Hard links to directories: why not?

Paul Shields shields at yunexus.YorkU.CA
Thu Jul 19 14:26:33 AEST 1990


wiml at milton.u.washington.edu (William Lewis) writes:
>   In the man entry for ln(1) (and for link(2)),  it says that
>hard links may not be made to directories, unless the linker is
>the super-user (in order to make '.' and '..', I suppose). My 
>question is: why not? (and is there any reason that I, if I'm
>root, shouldn't do this?)

Imagine the fun a user could have with the following:

% ln . foo
% ln .. bar

It would annoy a lot of the utilities you might like to run, like
du, ls -R, etc.

>It seems perfectly harmless to me, although 
>it would allow the user to make a pretty convoluted directory structure,
>that's the user's priviledge.
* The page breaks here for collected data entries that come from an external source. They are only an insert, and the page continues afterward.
--- config.mk ---
export PLATFORM = sky130hd
export DESIGN_NAME = rc6_core
export DESIGN_NICKNAME = d
export VERILOG_FILES = /design/src/rtl/rc6_pkg.sv /design/src/rtl/rc6_keymem.sv /design/src/rtl/rc6_ctrl.sv /design/src/rtl/rc6_datapath.sv /design/src/rtl/rc6_core.sv
export SDC_FILE = /design/constraint.sdc
export NUM_CORES = 2
export LEC_CHECK = 0
export ABC_CLOCK_PERIOD_IN_PS = 13900
export BUFFER_PORTS_ARGS = -buffer_cell sky130_fd_sc_hd__buf_2
export CORE_ASPECT_RATIO = 0.6
export CORE_UTILIZATION = 60
export CTS_BUF_LIST = sky130_fd_sc_hd__clkbuf_2
export DETAILED_ROUTE_END_ITERATION = 6
export GPL_ROUTABILITY_DRIVEN = 1
export GPL_TIMING_DRIVEN = 0
export PLACE_DENSITY = 0.77
export SLEW_MARGIN = 0
export SYNTH_ARGS = -nofsm -noshare
export SYNTH_HDL_FRONTEND = slang
export SYNTH_HIERARCHICAL = 1
export SYNTH_SLANG_ARGS = --single-unit
export TNS_END_PERCENT = 5
--- constraint.sdc ---
create_clock -name clk -period 13.9 [get_ports clk]
set_input_delay 2.085 -clock clk [delete_from_list [all_inputs] [get_ports clk]]
set_output_delay 2.085 -clock clk [all_outputs]
set_load 0.02 [all_outputs]
--- src/rtl/rc6_pkg.sv ---
package rc6_pkg;

  typedef enum logic [1:0] {
    ST_IDLE  = 2'd0,
    ST_INIT  = 2'd1,
    ST_ROUND = 2'd2,
    ST_FINAL = 2'd3
  } rc6_state_e;

  typedef struct packed {
    logic loadIn;
    logic initStep;
    logic roundStep;
    logic finalStep;
  } rc6_ctrl_t;

endpackage

--- src/rtl/rc6_keymem.sv ---
module rc6_keymem #(
  parameter int WORD  = 32,
  parameter int DEPTH = 22,
  parameter int ADDRW = 5
) (
  input  logic             clk,
  input  logic             rst,
  input  logic             wrEn,
  input  logic [ADDRW-1:0] wrAddr,
  input  logic [WORD-1:0]  wrData,
  input  logic [ADDRW-1:0] rdAddr,
  output logic [WORD-1:0]  rdData
);

  logic [WORD-1:0] mem [DEPTH];

  // single port: a write takes the port, otherwise the round address reads
  logic [ADDRW-1:0] portAddr;
  assign portAddr = wrEn ? wrAddr : rdAddr;

  always_ff @(posedge clk) begin
    if (wrEn && (int'(wrAddr) < DEPTH)) begin
      mem[portAddr] <= wrData;
    end
  end

  assign rdData = (int'(portAddr) < DEPTH) ? mem[portAddr] : '0;

  AST_READ_IN_RANGE: assert property (@(posedge clk) disable iff (rst)
    !wrEn |-> (int'(rdAddr) < DEPTH)) else $error("read address out of range");

endmodule

--- src/rtl/rc6_ctrl.sv ---
module rc6_ctrl
  import rc6_pkg::*;
#(
  parameter int ROUNDS = 20,
  parameter int ADDRW  = 5
) (
  input  logic             clk,
  input  logic             rst,
  input  logic             wrBlock,
  output rc6_ctrl_t        ctl,
  output logic [ADDRW-1:0] rdAddr,
  output logic             done
);

  localparam int CNTW = $clog2(ROUNDS + 1);

  rc6_state_e      state;
  logic [CNTW-1:0] roundCnt;

  always_ff @(posedge clk) begin
    if (rst) begin
      state    <= ST_IDLE;
      roundCnt <= '0;
      done     <= 1'b0;
    end else begin
      done <= 1'b0;
      unique case (state)
        ST_IDLE:  if (wrBlock) state <= ST_INIT;
        ST_INIT: begin
          state    <= ST_ROUND;
          roundCnt <= CNTW'(1);
        end
        ST_ROUND: begin
          if (roundCnt == CNTW'(ROUNDS)) state <= ST_FINAL;
          else roundCnt <= roundCnt + 1'b1;
        end
        ST_FINAL: begin
          state <= ST_IDLE;
          done  <= 1'b1;
        end
        default: state <= ST_IDLE;
      endcase
    end
  end

  always_comb begin
    ctl.loadIn    = (state == ST_IDLE) && wrBlock;
    ctl.initStep  = (state == ST_INIT);
    ctl.roundStep = (state == ST_ROUND);
    ctl.finalStep = (state == ST_FINAL);
    unique case (state)
      ST_ROUND: rdAddr = ADDRW'(roundCnt);
      ST_FINAL: rdAddr = ADDRW'(ROUNDS + 1);
      default:  rdAddr = '0;
    endcase
  end

  AST_ROUND_RANGE: assert property (@(posedge clk) disable iff (rst)
    (state == ST_ROUND) |-> (roundCnt >= CNTW'(1) && roundCnt <= CNTW'(ROUNDS)))
    else $error("round counter out of range");
  AST_START_ACCEPT: assert property (@(posedge clk) disable iff (rst)
    (state == ST_IDLE && wrBlock) |=> (state == ST_INIT)) else $error("start lost");
  AST_BUSY_IGNORE: assert property (@(posedge clk) disable iff (rst)
    (state != ST_IDLE && wrBlock) |=> (state != ST_INIT)) else $error("restart while busy");
  AST_DONE_PULSE: assert property (@(posedge clk) disable iff (rst)
    done |=> !done) else $error("done longer than one cycle");

endmodule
So I suppose it's probably a security
>issue somehow (restrictions of this sort seem to be). Hence the
>crosspost to alt.security. 

Well, perhaps the following could be hazardous:

# rm -r bar

Just a thought.

-- 
Paul Shields             shields at nccn.yorku.ca

P.S: on VAX/VMS 3.7 the above (with a different command set of course)
is possible. I don't know about old versions of UNIX.